We can only hope. Hope that Tom and those like him who continue to find places and causes where their volunteerism is met with what we in medicine have had to bid farewell. We can only hope that there will be places where being a volunteer means receiving the respect and appreciation and even a kind of love in return for what we have given. We can only hope that there will continue to be places where the incessant drive to grow ever bigger, size measured on a spreadsheet rather than by heart, will be resisted. For if it can happen in medicine, if volunteerism can be killed in what is arguably the most noble of all endeavors, I fear that it is doomed everywhere.

And so we mourn the end of the Age of Volunteerism. We wait with equal parts sadness and fear for arrival of what follows.

I’ll see you next week…

–bingo

 

Sunday musings…The End of Volunteerism?

Sunday musings…

1) Supercilious. What you call it when the punctilious escalate.

2) Fears. “I’ve started harassing the guards at the borders surrounding my fears.” How one of my patients has described her late-in-life efforts to get outside her comfort zone.

Everything about that is cool.

3) Volunteerism. In our world of ever-increasing transparency, willful or otherwise, how long will the phenomenon of volunteerism in support of any type of organization that generates revenue in excess of expenses be expected to continue? An obvious example is the CrossFit Games of course, but that’s hardly the only, or even the best example. In the sports world alone there are organizations that hold events on a nearly weekly basis that cannot be run without the toils of volunteers who work for the pleasure of being involved.

Think about it. Track and swim meets, road races, so-called adventure races, now and for as long as such things have been held. Heck, even all of those huge soccer festivals that dominate the weekends in my little corner of the midwest, run by volunteers and providing the revenue stream for the coaches of “elite” travel teams. Local fitness competitions run as a revenue generator by a Box owner. All kinds of stuff like that.

By no means is this phenomenon unique to the world of sports. In my day job I am a physician in private practice. As such I have provided specialty coverage and care for the ER at several local hospitals over my 25+ years in practice. This type of volunteerism was such a normal part of the medical landscape when I graduated that neither I nor any of my peers ever gave a single thought to why we did it. It simply never occurred to us that the hospitals could not function without our participation, nor did we ever really think about the egregious imbalance that existed in the deal, the docs so far on the losing side that the “D” in MD could have stood for “Dupe”. As the hospitals have grown ever larger, generating ever greater “excess revenue” by paying their employed doctors for work they still accept (and expect) from others, the volunteers have revolted.

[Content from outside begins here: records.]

## src/rtl/control_unit.sv

```systemverilog
// Fetch/decode/execute sequencer for the accumulator datapath: drives the
// datapath strobes, the ULA operation code and a single-port memory handshake.
module control_unit #(
    parameter int unsigned ULA_LATENCY = 1,
    parameter int unsigned MEM_TIMEOUT = 15
) (
    input  logic       clock,
    input  logic       reset,
    input  logic       run,
    input  logic [7:0] ir_value,
    input  logic       mem_ready,
    output logic       mem_read,
    output logic       mem_write,
    output logic       addr_sel,
    output logic       pc_inc,
    output logic       ir_reg_write,
    output logic       mar_reg_write,
    output logic       gp_reg_write,
    output logic       gp_reg_read,
    output logic       latch_ula,
    output logic       grab_ula,
    output logic [3:0] ula_operation,
    output logic       halted,
    output logic       fault,
    output logic       illegal_op
);

    typedef enum logic [2:0] {
        S_IDLE, S_FETCH, S_DECODE, S_OPER, S_EXEC, S_WB, S_HALT, S_FAULT
    } state_t;

    localparam logic [3:0] OP_NOP = 4'h0;
    localparam logic [3:0] OP_LDI = 4'h1;
    localparam logic [3:0] OP_ALU = 4'h2;
    localparam logic [3:0] OP_STO = 4'h3;
    localparam logic [3:0] OP_HLT = 4'hF;

    state_t      state_r;
    state_t      state_next_s;
    logic [7:0]  wait_r;
    logic [2:0]  lat_r;
    logic [3:0]  opcode_s;
    logic        wait_limit_s;
    logic        lat_last_s;
    logic        mem_state_s;

    assign opcode_s     = ir_value[7:4];
    assign wait_limit_s = (wait_r == 8'(MEM_TIMEOUT));
    assign lat_last_s   = (lat_r == 3'(ULA_LATENCY - 1));
    assign mem_state_s  = (state_r == S_FETCH) || (state_r == S_OPER) || (state_r == S_WB);

    // State register plus wait/latency counters; both counters clear on any state change.
    always_ff @(posedge clock) begin
        if (reset) begin
            state_r <= S_IDLE;
            wait_r  <= 8'd0;
            lat_r   <= 3'd0;
        end else begin
            state_r <= state_next_s;
            if (state_next_s != state_r) begin
                wait_r <= 8'd0;
                lat_r  <= 3'd0;
            end else begin
                wait_r <= mem_state_s ? (wait_r + 8'd1) : wait_r;
                lat_r  <= (state_r == S_EXEC) ? (lat_r + 3'd1) : lat_r;
            end
        end
    end

    // Next-state and strobe decode; ready-qualified strobes are Mealy.
    always_comb begin
        state_next_s  = state_r;
        mem_read      = 1'b0;
        mem_write     = 1'b0;
        addr_sel      = 1'b0;
        pc_inc        = 1'b0;
        ir_reg_write  = 1'b0;
        mar_reg_write = 1'b0;
        gp_reg_write  = 1'b0;
        gp_reg_read   = 1'b0;
        latch_ula     = 1'b0;
        grab_ula      = 1'b0;
        ula_operation = 4'h0;
        halted        = 1'b0;
        fault         = 1'b0;
        illegal_op    = 1'b0;
        case (state_r)
            S_IDLE: begin
                if (run) begin
                    state_next_s = S_FETCH;
                end else begin
                    state_next_s = S_IDLE;
                end
            end
            S_FETCH: begin
                mem_read = 1'b1;
                if (mem_ready) begin
                    ir_reg_write = 1'b1;
                    pc_inc       = 1'b1;
                    state_next_s = S_DECODE;
                end else if (wait_limit_s) begin
                    state_next_s = S_FAULT;
                end else begin
                    state_next_s = S_FETCH;
                end
            end
            S_DECODE: begin
                case (opcode_s)
                    OP_NOP:                 state_next_s = S_FETCH;
                    OP_LDI, OP_ALU, OP_STO: state_next_s = S_OPER;
                    OP_HLT:                 state_next_s = S_HALT;
                    default: begin
                        illegal_op   = 1'b1;
                        state_next_s = S_FETCH;
                    end
                endcase
            end
            S_OPER: begin
                mem_read = 1'b1;
                if (mem_ready) begin
                    pc_inc = 1'b1;
                    case (opcode_s)
                        OP_LDI: begin
                            gp_reg_write = 1'b1;
                            state_next_s = S_FETCH;
                        end
                        OP_ALU: state_next_s = S_EXEC;
                        OP_STO: begin
                            mar_reg_write = 1'b1;
                            state_next_s  = S_WB;
                        end
                        default: state_next_s = S_FETCH;
                    endcase
                end else if (wait_limit_s) begin
                    state_next_s = S_FAULT;
                end else begin
                    state_next_s = S_OPER;
                end
            end
            S_EXEC: begin
                // Operand stays on the bus for the whole ULA evaluation.
                mem_read      = 1'b1;
                gp_reg_read   = 1'b1;
                ula_operation = ir_value[3:0];
                if (lat_last_s) begin
                    // A reset arriving on the capture cycle must not corrupt the result latch.
                    latch_ula    = ~reset;
                    state_next_s = S_FETCH;
                end else begin
                    state_next_s = S_EXEC;
                end
            end
            S_WB: begin
                addr_sel  = 1'b1;
                mem_write = 1'b1;
                grab_ula  = 1'b1;
                if (mem_ready) begin
                    state_next_s = S_FETCH;
                end else if (wait_limit_s) begin
                    state_next_s = S_FAULT;
                end else begin
                    state_next_s = S_WB;
                end
            end
            S_HALT: begin
                halted       = 1'b1;
                state_next_s = S_HALT;
            end
            S_FAULT: begin
                fault        = 1'b1;
                state_next_s = S_FAULT;
            end
            default: state_next_s = S_IDLE;
        endcase
    end

endmodule

```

I begrudge no one the pursuit of profit, even hospitals. Indeed, I have, and will continue to volunteer at events local and national for the same reason most other folks do: to feel a sense of belonging, to be a part of a whole. I might even continue to provide emergency coverage at the local hospital. Sometimes, though, I just wonder whether some tiny societal tipping point has occurred, disrupting the jewel that is the bond between organization and volunteer.

To offer your services without compensation one must believe in the mission of an organization or institution. That mission may be maximizing profit, and rightfully so. One should not find it surprising, though, when no one volunteers for that kind of enterprise.